Деньги тебе задержались не по моей вине. Катька обманула Соню и меня. Она получила деньги и сказала, что послала их. Потом Илюша выяснил. Пусть она идет к чёрту хоть в шоколадницы. Ведь при всех возможностях никуда не попала и научилась только благодаря Т. Ф. выжимать меня».
Т. Ф. – Татьяна Фёдоровна, мать Есенина, но в письме поэт предпочёл ограничиться инициалами её имени и отчества, так обиделся на то, что у неё есть ещё сын, которого она предпочитает ему. 3000 рублей (о них упоминалось выше), которые Сергей Александрович дал на строительство дома (вместо сгоревшего), Татьяна Фёдоровна, конечно, не истратила, выделив лишь какую-то сумму «незаконному сыну». Отказываться за это от матери («чтоб больше её нога в Москве не была») – нонсенс. Тем более человеку, систематически поившему и кормившему всякого рода прихлебателей.
И подумать только, эти строки и письмо отцу разделяет лишь год с небольшим!
Но вернёмся к октябрьскому циклу стихов. Они очень автобиографичны и раскрывают душевные переживания поэта. Прежде всего – разочарование в жизни.
Сожаление о прошедшей молодости и зря растраченных силах.
Вообще жизнь – это повторение в каждом поколении одних и тех же ошибок и разочарований.
Словом, есенинские экспромты осени 1925 года говорят нам о предчувствии поэтом неотвратимого: «Мчится на тройке чужая младость. Где моё счастье? Где моя радость?..», «Неудержимо, неповторимо всё пролетело… далече… мимо…», «Кругом весна, жизнь моя кончается…».
«Хорошо… Я лягу». Есенин стал явно избегать жены. С 3 по 6 ноября он был в Ленинграде, где заявил поэту Илье Садофьеву:
– Я живу с человеком, которого ненавижу. – А через минуту добавил: – Я давным-давно был бы трупом, но человек, с которым я живу, удерживает меня от смерти.
А этот «человек», то есть жена, отмечала в своём календаре: «7 ноября – гостит у Савкиных, Светлова, Наседкина, 8–9 ноября – у Якулова, 11 ноября – у Наседкина.
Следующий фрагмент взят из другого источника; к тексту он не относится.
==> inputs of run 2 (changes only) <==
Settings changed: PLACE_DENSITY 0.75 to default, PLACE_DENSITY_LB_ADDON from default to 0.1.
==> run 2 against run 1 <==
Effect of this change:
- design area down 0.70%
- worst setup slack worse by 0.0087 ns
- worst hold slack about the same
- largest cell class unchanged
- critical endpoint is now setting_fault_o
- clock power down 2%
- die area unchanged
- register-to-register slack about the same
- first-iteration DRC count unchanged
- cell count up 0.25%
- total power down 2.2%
### config.mk
export PLATFORM = sky130hd
export DESIGN_NAME = tone_color_polarity
export DESIGN_NICKNAME = d
export VERILOG_FILES = /design/src/core/tone_pkg.sv /design/src/core/tone_det_if.sv /design/src/core/tone_wb_detect.sv /design/src/core/tone_nb_detect.sv /design/src/core/tone_color_polarity.sv
export SDC_FILE = /design/constraint.sdc
export NUM_CORES = 1
export LEC_CHECK = 0
export BUFFER_PORTS_ARGS = -buffer_cell sky130_fd_sc_hd__buf_2
export CAP_MARGIN = 0
export CORE_MARGIN = 4
export CORE_UTILIZATION = 50
export CTS_CLUSTER_SIZE = 10
export DETAILED_ROUTE_END_ITERATION = 16
export PLACE_DENSITY = 0.63
export SLEW_MARGIN = 15
export SYNTH_ARGS = -nofsm -noshare
export SYNTH_HDL_FRONTEND = slang
export SYNTH_SLANG_ARGS = --single-unit
### constraint.sdc
create_clock -name CORE_CLK -period 20.7 [get_ports CORE_CLK]
set_input_delay 4.14 -clock CORE_CLK [delete_from_list [all_inputs] [get_ports CORE_CLK]]
set_output_delay 4.14 -clock CORE_CLK [all_outputs]
set_load 0.02 [all_outputs]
Везде выпивка».
О.К. Толстая, мать Софьи Андреевны, дала зарисовку обстановки, которую создал Есенин в доме супруги: «Нет слов, чтобы описать, что я пережила за несчастную Соню. Вся эта осень, со времени возвращения их из Баку, это был сплошной кошмар. И как Соня могла это выносить, как она могла продолжать его любить – это просто непонятно и, вероятно, объясняется лишь тайной любви. А любила она его, по-видимому, безмерно, и, как она сама говорила, в её любви было много материнского, как к больному ребёнку. Его поступки, всё его глумление над нею и, вместе с тем, безумную, оскорбительную ревность – она всё объясняла болезнью и переносила безропотно, молчаливо, никогда никому не жалуясь. Описать всё, что он проделывал, невозможно, да и слишком тяжело».
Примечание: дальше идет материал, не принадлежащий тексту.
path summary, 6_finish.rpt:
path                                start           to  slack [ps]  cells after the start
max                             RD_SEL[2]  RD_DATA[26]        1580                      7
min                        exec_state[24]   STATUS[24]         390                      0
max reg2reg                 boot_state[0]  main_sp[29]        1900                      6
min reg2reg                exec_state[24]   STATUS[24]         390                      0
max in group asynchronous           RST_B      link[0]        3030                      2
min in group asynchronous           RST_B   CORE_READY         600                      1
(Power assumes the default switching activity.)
Как и Бениславская, Софья Андреевна была счастлива (!) близостью с Есениным. 8 октября она написала другу Толстых известному юристу А.Ф. Кони: «Мне очень хорошо жить на свете, потому что я очень люблю своего мужа и потому, что он замечательный человек. И оттого, что я люблю, и оттого, что он такой, – у меня очень хорошо на душе, и я знаю, что становлюсь лучше и мягче душой».
Более пространно своё отношение к поэту и человеку Софья Андреевна изложила в письме к Волошиным от 23 ноября, за три дня до того, как Есенин лёг на лечение в психиатрическую клинику: «Дорогие мои, я очень влюбилась, а потом замуж вышла, и так меня это завертело, что я от всего мира оторвалась и только в одну точку смотрю».
Этой точкой, пупом земли стал для Софьи Андреевны великий поэт, истерзавший себя и ближайшее окружение своей непредсказуемостью и дикими выходками. Но для Толстой (как раньше для Дункан) он оставался единственным в человеческом муравейнике и ребёнком, к тому же больным.
«Все мои интересы, – исповедовалась Софья Андреевна, – вниманья, заботы на него направлены. Только чтобы ему хорошо было, трясусь над ним, плачу и беспокоюсь. Он очень, очень болен. Он пьёт, у него ужасные нервы и сильный активный процесс в обоих лёгких. И я никак не могу уложить его лечиться – то дела мешают, то он сам не хочет.